• THE TASK:
Repeat only the stretch of lines below that runs from the line with "after detailed placement,-929,0.519" through the line with "SNCS_ASSERT_IMP(name, ante, cons, msg) \", unaltered.

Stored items
· · · · · · ·

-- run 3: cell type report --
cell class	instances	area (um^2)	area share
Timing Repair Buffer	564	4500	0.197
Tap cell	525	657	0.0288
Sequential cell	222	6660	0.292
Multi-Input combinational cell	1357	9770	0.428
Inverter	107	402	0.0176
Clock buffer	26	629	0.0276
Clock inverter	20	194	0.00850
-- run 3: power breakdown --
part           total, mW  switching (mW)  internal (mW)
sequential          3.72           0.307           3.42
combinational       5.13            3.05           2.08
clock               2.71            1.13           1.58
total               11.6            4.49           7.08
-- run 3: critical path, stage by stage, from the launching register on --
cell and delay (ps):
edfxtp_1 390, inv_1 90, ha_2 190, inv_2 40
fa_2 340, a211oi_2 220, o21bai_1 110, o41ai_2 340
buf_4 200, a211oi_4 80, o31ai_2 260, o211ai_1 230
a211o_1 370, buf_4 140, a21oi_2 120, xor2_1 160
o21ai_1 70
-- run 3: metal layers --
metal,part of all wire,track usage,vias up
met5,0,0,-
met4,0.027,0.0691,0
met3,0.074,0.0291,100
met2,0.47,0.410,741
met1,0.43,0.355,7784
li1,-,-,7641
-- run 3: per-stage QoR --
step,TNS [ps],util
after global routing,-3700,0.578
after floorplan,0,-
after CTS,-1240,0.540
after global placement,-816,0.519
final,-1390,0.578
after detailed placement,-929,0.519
<file path="src/spi_nand_command_sequencer_defines.svh">
// Assertion macros shared by the SPI NAND command sequencer modules.
`ifndef SPI_NAND_COMMAND_SEQUENCER_DEFINES_SVH
`define SPI_NAND_COMMAND_SEQUENCER_DEFINES_SVH

// Same-cycle implication, checked on clk with arst_n low masking the check.
`define SNCS_ASSERT_IMP(name, ante, cons, msg) \
	name: assert property (@(posedge clk) disable iff (!arst_n) (ante) |-> (cons)) \
		else $error(msg);

// Next-cycle implication.
`define SNCS_ASSERT_NXT(name, ante, cons, msg) \
	name: assert property (@(posedge clk) disable iff (!arst_n) (ante) |=> (cons)) \
		else $error(msg);

`endif

</file>
<file path="src/sncs_pkg.sv">
// Shared types and constants of the SPI NAND command sequencer.
package sncs_pkg;

	// Plane select bit in the column and erase row shift
	localparam int unsigned PLANE_BIT       = 12;
	localparam int unsigned ERASE_ROW_SHIFT = 6;
	// column with plane bit, wide enough for plane bit positions up to 15
	localparam int unsigned COL_W           = 16;

	localparam int unsigned QDEPTH = 2;
	localparam int unsigned QPTR_W = (QDEPTH > 1) ? $clog2(QDEPTH) : 1;
	localparam int unsigned QCNT_W = $clog2(QDEPTH + 1);

	localparam logic [3:0] PPB_LOG2_RESET = 4'd6;

	// Request codes
	typedef enum logic [1:0] {
		CMD_READ   = 2'd0,
		CMD_PROG   = 2'd1,
		CMD_ERASE  = 2'd2,
		CMD_STATUS = 2'd3
	} cmd_t;

	// Result codes
	localparam logic [2:0] RC_OK       = 3'd0;
	localparam logic [2:0] RC_ECC      = 3'd1;
	localparam logic [2:0] RC_PROGFAIL = 3'd2;
	localparam logic [2:0] RC_ERASEFAIL= 3'd3;
	localparam logic [2:0] RC_REJECT   = 3'd4;

	// Payload kinds
	localparam logic [1:0] PK_NONE  = 2'd0;
	localparam logic [1:0] PK_READ  = 2'd1;
	localparam logic [1:0] PK_WRITE = 2'd2;

	// Flash opcodes
	localparam logic [7:0] OP_PAGE_READ  = 8'h13;
	localparam logic [7:0] OP_CACHE_READ = 8'h03;
	localparam logic [7:0] OP_PROG_LOAD  = 8'h02;
	localparam logic [7:0] OP_PROG_EXEC  = 8'h10;
	localparam logic [7:0] OP_ERASE      = 8'hd8;
	localparam logic [7:0] OP_WREN       = 8'h06;
	localparam logic [7:0] OP_GET_FEAT   = 8'h0f;
	localparam logic [7:0] FEAT_STATUS   = 8'hc0;

	// Waits in microseconds
	localparam logic [11:0] DLY_PAGE_READ = 12'd100;
	localparam logic [11:0] DLY_PROG      = 12'd400;
	localparam logic [11:0] DLY_ERASE     = 12'd4000;

	// Work handed from front to back
	typedef enum logic [2:0] {
		K_EVENT    = 3'd0,   // no frame, done flag and code only
		K_POLL     = 3'd1,   // status read again
		K_READ_FIN = 3'd2,   // cache read frame
		K_READ     = 3'd3,
		K_PROG     = 3'd4,
		K_ERASE    = 3'd5
	} job_kind_t;

	typedef struct packed {
		job_kind_t        kind;
		logic [15:0]      row;
		logic [COL_W-1:0] col;
		logic [12:0]      len;
		logic             done;
		logic [2:0]       code;
	} job_t;

endpackage

</file>
<file path="src/spi_nand_command_sequencer.sv">
// Path: a request is written into the job queue, then its beats pass through the output register.
// Throughput: one result beat per cycle while out_ready is high; a request gives 1 to 4 beats (program gives 4),
// so the back end's one-frame-per-cycle expansion, stalled while out_ready is low, limits the request rate.
// Requests are taken every cycle while the two-entry job queue has room.
// Reset (arst_n low, asynchronous): no pending operation, empty queue, no output beat,
// pages_per_block_log2 = 6, saved read column and length zero.
module spi_nand_command_sequencer (
	input  logic        clk,
	input  logic        arst_n,
	input  logic        cfg_wr_en,
	input  logic [3:0]  cfg_wr_data,
	input  logic        in_valid,
	output logic        in_ready,
	input  logic [1:0]  command,
	input  logic [15:0] page,
	input  logic [9:0]  block,
	input  logic [11:0] column,
	input  logic [12:0] length,
	input  logic [7:0]  status_byte,
	output logic        out_valid,
	input  logic        out_ready,
	output logic [7:0]  opcode,
	output logic [23:0] header_args,
	output logic [2:0]  header_len,
	output logic [1:0]  payload_kind,
	output logic [12:0] payload_len,
	output logic [11:0] delay_us,
	output logic        op_done,
	output logic [2:0]  result_code,
	output logic        last
);

	logic           q_full, push, pop, head_valid;
	sncs_pkg::job_t push_job, head;

	sncs_front u_front (
		.clk         (clk),
		.arst_n      (arst_n),
		.cfg_wr_en   (cfg_wr_en),
		.cfg_wr_data (cfg_wr_data),
		.in_valid    (in_valid),
		.in_ready    (in_ready),
		.command     (command),
		.page        (page),
		.block       (block),
		.column      (column),
		.length      (length),
		.status_byte (status_byte),
		.q_full      (q_full),
		.push        (push),
		.push_job    (push_job)
	);

	sncs_queue u_queue (
		.clk        (clk),
		.arst_n     (arst_n),
		.push       (push),
		.push_job   (push_job),
		.pop        (pop),
		.full       (q_full),
		.head_valid (head_valid),
		.head       (head)
	);

	sncs_back u_back (
		.clk          (clk),
		.arst_n       (arst_n),
		.head_valid   (head_valid),
		.head         (head),
		.pop          (pop),
		.out_valid    (out_valid),
		.out_ready    (out_ready),
		.opcode       (opcode),
		.header_args  (header_args),
		.header_len   (header_len),
		.payload_kind (payload_kind),
		.payload_len  (payload_len),
		.delay_us     (delay_us),
		.op_done      (op_done),
		.result_code  (result_code),
		.last         (last)
	);

endmodule

</file>
<file path="src/sncs_front.sv">
// Front end: takes requests, tracks the pending operation, builds jobs.
module sncs_front (
	input  logic                clk,
	input  logic                arst_n,
	input  logic                cfg_wr_en,
	input  logic [3:0]          cfg_wr_data,
	input  logic                in_valid,
	output logic                in_ready,
	input  logic [1:0]          command,
	input  logic [15:0]         page,
	input  logic [9:0]          block,
	input  logic [11:0]         column,
	input  logic [12:0]         length,
	input  logic [7:0]          status_byte,
	input  logic                q_full,
	output logic                push,
	output sncs_pkg::job_t      push_job
);

	typedef enum logic [3:0] {
		PH_IDLE  = 4'b0001,
		PH_READ  = 4'b0010,
		PH_PROG  = 4'b0100,
		PH_ERASE = 4'b1000
	} phase_t;

	phase_t                        phase_q, phase_d;
	logic [3:0]                    ppb_log2_q;
	logic [sncs_pkg::COL_W-1:0]    saved_col_q;
	logic [12:0]                   saved_len_q;
	logic [sncs_pkg::COL_W-1:0]    plane_col;
	logic [15:0]                   erase_row;
	logic                          save_en;
	sncs_pkg::cmd_t                cmd;

	assign cmd      = sncs_pkg::cmd_t'(command);
	assign in_ready = !q_full;
	assign push     = in_valid && in_ready;

	// column with plane select from block parity
	assign plane_col = sncs_pkg::COL_W'(column)
		| (sncs_pkg::COL_W'(page[ppb_log2_q]) << sncs_pkg::PLANE_BIT);
	assign erase_row = 16'(32'(block) << sncs_pkg::ERASE_ROW_SHIFT);

	// classify the request against the pending operation
	always_comb begin
		phase_d          = phase_q;
		save_en          = 1'b0;
		push_job.kind    = sncs_pkg::K_EVENT;
		push_job.row     = page;
		push_job.col     = plane_col;
		push_job.len     = length;
		push_job.done    = 1'b0;
		push_job.code    = sncs_pkg::RC_REJECT;
		if (cmd == sncs_pkg::CMD_STATUS) begin
			priority if (phase_q == PH_IDLE) begin
				push_job.kind = sncs_pkg::K_EVENT;
			end else if (status_byte[0]) begin
				push_job.kind = sncs_pkg::K_POLL;
			end else if (phase_q == PH_READ) begin
				push_job.kind = sncs_pkg::K_READ_FIN;
				push_job.col  = saved_col_q;
				push_job.len  = saved_len_q;
				push_job.done = 1'b1;
				push_job.code = (status_byte[5:4] == 2'b10) ? sncs_pkg::RC_ECC
					: sncs_pkg::RC_OK;
				phase_d       = PH_IDLE;
			end else if (phase_q == PH_PROG) begin
				push_job.done = 1'b1;
				push_job.code = status_byte[3] ? sncs_pkg::RC_PROGFAIL : sncs_pkg::RC_OK;
				phase_d       = PH_IDLE;
			end else begin
				push_job.done = 1'b1;
				push_job.code = status_byte[2] ? sncs_pkg::RC_ERASEFAIL : sncs_pkg::RC_OK;
				phase_d       = PH_IDLE;
			end
		end else if (phase_q != PH_IDLE) begin
			push_job.kind = sncs_pkg::K_EVENT;
		end else begin
			push_job.code = sncs_pkg::RC_OK;
			unique case (cmd)
				sncs_pkg::CMD_READ: begin
					push_job.kind = sncs_pkg::K_READ;
					save_en       = 1'b1;
					phase_d       = PH_READ;
				end
				sncs_pkg::CMD_PROG: begin
					push_job.kind = sncs_pkg::K_PROG;
					phase_d       = PH_PROG;
				end
				default: begin
					push_job.kind = sncs_pkg::K_ERASE;
					push_job.row  = erase_row;
					phase_d       = PH_ERASE;
				end
			endcase
		end
	end

	// control state
	always_ff @(posedge clk or negedge arst_n) begin
		if (!arst_n) begin
			phase_q     <= PH_IDLE;
			ppb_log2_q  <= sncs_pkg::PPB_LOG2_RESET;
			saved_col_q <= '0;
			saved_len_q <= '0;
		end else begin
			if (cfg_wr_en) begin
				ppb_log2_q <= cfg_wr_data;
			end
			if (push) begin
				phase_q <= phase_d;
				if (save_en) begin
					saved_col_q <= plane_col;
					saved_len_q <= length;
				end
			end
		end
	end

endmodule

</file>
<file path="src/sncs_queue.sv">
// Small job queue between front and back end.
`include "spi_nand_command_sequencer_defines.svh"
module sncs_queue (
	input  logic                clk,
	input  logic                arst_n,
	input  logic                push,
	input  sncs_pkg::job_t      push_job,
	input  logic                pop,
	output logic                full,
	output logic                head_valid,
	output sncs_pkg::job_t      head
);

	sncs_pkg::job_t                    entries_q [sncs_pkg::QDEPTH];
	logic [sncs_pkg::QPTR_W-1:0]       wr_ptr_q, rd_ptr_q;
	logic [sncs_pkg::QCNT_W-1:0]       count_q;

	assign full       = (count_q == sncs_pkg::QCNT_W'(sncs_pkg::QDEPTH));
	assign head_valid = (count_q != '0);
	assign head       = entries_q[rd_ptr_q];

	// storage
	always_ff @(posedge clk) begin
		if (push) begin
			entries_q[wr_ptr_q] <= push_job;
		end
	end

	// pointers and fill count
	always_ff @(posedge clk or negedge arst_n) begin
		if (!arst_n) begin
			wr_ptr_q <= '0;
			rd_ptr_q <= '0;
			count_q  <= '0;
		end else begin
			if (push) begin
				wr_ptr_q <= (wr_ptr_q == sncs_pkg::QPTR_W'(sncs_pkg::QDEPTH - 1)) ? '0
					: wr_ptr_q + 1'b1;
			end
			if (pop) begin
				rd_ptr_q <= (rd_ptr_q == sncs_pkg::QPTR_W'(sncs_pkg::QDEPTH - 1)) ? '0
					: rd_ptr_q + 1'b1;
			end
			if (push && !pop) begin
				count_q <= count_q + 1'b1;
			end else if (pop && !push) begin
				count_q <= count_q - 1'b1;
			end
		end
	end

	`SNCS_ASSERT_IMP(a_no_overflow, push, !full || pop, "job pushed into full queue")
	`SNCS_ASSERT_IMP(a_no_underflow, pop, head_valid, "job popped from empty queue")

endmodule

</file>
<file path="src/sncs_back.sv">
// Back end: expands a job into frame beats through an output register.
`include "spi_nand_command_sequencer_defines.svh"
module sncs_back (
	input  logic                clk,
	input  logic                arst_n,
	input  logic                head_valid,
	input  sncs_pkg::job_t      head,
	output logic                pop,
	output logic                out_valid,
	input  logic                out_ready,
	output logic [7:0]          opcode,
	output logic [23:0]         header_args,
	output logic [2:0]          header_len,
	output logic [1:0]          payload_kind,
	output logic [12:0]         payload_len,
	output logic [11:0]         delay_us,
	output logic                op_done,
	output logic [2:0]          result_code,
	output logic                last
);

	logic [1:0]  idx_q;
	logic        load;
	logic        out_valid_q;
	logic [7:0]  opcode_q, b_opcode;
	logic [23:0] args_q, b_args;
	logic [2:0]  hlen_q, b_hlen;
	logic [1:0]  pkind_q, b_pkind;
	logic [12:0] plen_q, b_plen;
	logic [11:0] dly_q, b_dly;
	logic        done_q, b_done;
	logic [2:0]  code_q, b_code;
	logic        last_q, b_last;
	logic [23:0] row_args, col_args;

	assign row_args = 24'(head.row);
	assign col_args = 24'(head.col) << 8;

	assign load = head_valid && (!out_valid_q || out_ready);
	assign pop  = load && b_last;

	// beat contents for the current job and beat index
	always_comb begin
		b_opcode = '0;
		b_args   = '0;
		b_hlen   = '0;
		b_pkind  = sncs_pkg::PK_NONE;
		b_plen   = '0;
		b_dly    = '0;
		b_done   = 1'b0;
		b_code   = sncs_pkg::RC_OK;
		b_last   = 1'b0;
		// status read frame, used by several jobs
		if ((head.kind == sncs_pkg::K_POLL)
			|| (head.kind == sncs_pkg::K_READ && idx_q == 2'd1)
			|| (head.kind == sncs_pkg::K_PROG && idx_q == 2'd3)
			|| (head.kind == sncs_pkg::K_ERASE && idx_q == 2'd2)) begin
			b_opcode = sncs_pkg::OP_GET_FEAT;
			b_args   = {sncs_pkg::FEAT_STATUS, 16'h0000};
			b_hlen   = 3'd2;
			b_pkind  = sncs_pkg::PK_READ;
			b_plen   = 13'd1;
			b_last   = 1'b1;
		end else begin
			unique case (head.kind)
				sncs_pkg::K_EVENT: begin
					b_done = head.done;
					b_code = head.code;
					b_last = 1'b1;
				end
				sncs_pkg::K_READ_FIN: begin
					b_opcode = sncs_pkg::OP_CACHE_READ;
					b_args   = col_args;
					b_hlen   = 3'd4;
					b_pkind  = sncs_pkg::PK_READ;
					b_plen   = head.len;
					b_done   = 1'b1;
					b_code   = head.code;
					b_last   = 1'b1;
				end
				sncs_pkg::K_READ: begin
					b_opcode = sncs_pkg::OP_PAGE_READ;
					b_args   = row_args;
					b_hlen   = 3'd4;
					b_dly    = sncs_pkg::DLY_PAGE_READ;
				end
				sncs_pkg::K_PROG: begin
					unique case (idx_q)
						2'd0: begin
							b_opcode = sncs_pkg::OP_WREN;
							b_hlen   = 3'd1;
						end
						2'd1: begin
							b_opcode = sncs_pkg::OP_PROG_LOAD;
							b_args   = col_args;
							b_hlen   = 3'd3;
							b_pkind  = sncs_pkg::PK_WRITE;
							b_plen   = head.len;
						end
						default: begin
							b_opcode = sncs_pkg::OP_PROG_EXEC;
							b_args   = row_args;
							b_hlen   = 3'd4;
							b_dly    = sncs_pkg::DLY_PROG;
						end
					endcase
				end
				sncs_pkg::K_ERASE: begin
					if (idx_q == 2'd0) begin
						b_opcode = sncs_pkg::OP_WREN;
						b_hlen   = 3'd1;
					end else begin
						b_opcode = sncs_pkg::OP_ERASE;
						b_args   = row_args;
						b_hlen   = 3'd4;
						b_dly    = sncs_pkg::DLY_ERASE;
					end
				end
				default: begin
					b_last = 1'b1;
				end
			endcase
		end
	end

	// beat index and output valid
	always_ff @(posedge clk or negedge arst_n) begin
		if (!arst_n) begin
			idx_q       <= '0;
			out_valid_q <= 1'b0;
		end else begin
			if (load) begin
				idx_q       <= b_last ? 2'd0 : idx_q + 2'd1;
				out_valid_q <= 1'b1;
			end else if (out_ready) begin
				out_valid_q <= 1'b0;
			end
		end
	end

	// output payload register
	always_ff @(posedge clk) begin
		if (load) begin
			opcode_q <= b_opcode;
			args_q   <= b_args;
			hlen_q   <= b_hlen;
			pkind_q  <= b_pkind;
			plen_q   <= b_plen;
			dly_q    <= b_dly;
			done_q   <= b_done;
			code_q   <= b_code;
			last_q   <= b_last;
		end
	end

	assign out_valid    = out_valid_q;
	assign opcode       = opcode_q;
	assign header_args  = args_q;
	assign header_len   = hlen_q;
	assign payload_kind = pkind_q;
	assign payload_len  = plen_q;
	assign delay_us     = dly_q;
	assign op_done      = done_q;
	assign result_code  = code_q;
	assign last         = last_q;

	`SNCS_ASSERT_NXT(a_idx_restart, pop, idx_q == 2'd0, "beat index not cleared after job")
	`SNCS_ASSERT_IMP(a_single_beat_idx,
		head_valid && (head.kind == sncs_pkg::K_EVENT || head.kind == sncs_pkg::K_POLL
		|| head.kind == sncs_pkg::K_READ_FIN), idx_q == 2'd0,
		"single-beat job seen past its first beat")

endmodule
</file>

· · · · · · ·

• EXERCISE RESULT:
after detailed placement,-929,0.519
<file path="src/spi_nand_command_sequencer_defines.svh">
// Assertion macros shared by the SPI NAND command sequencer modules.
`ifndef SPI_NAND_COMMAND_SEQUENCER_DEFINES_SVH
`define SPI_NAND_COMMAND_SEQUENCER_DEFINES_SVH

// Same-cycle implication, checked on clk with arst_n low masking the check.
`define SNCS_ASSERT_IMP(name, ante, cons, msg) \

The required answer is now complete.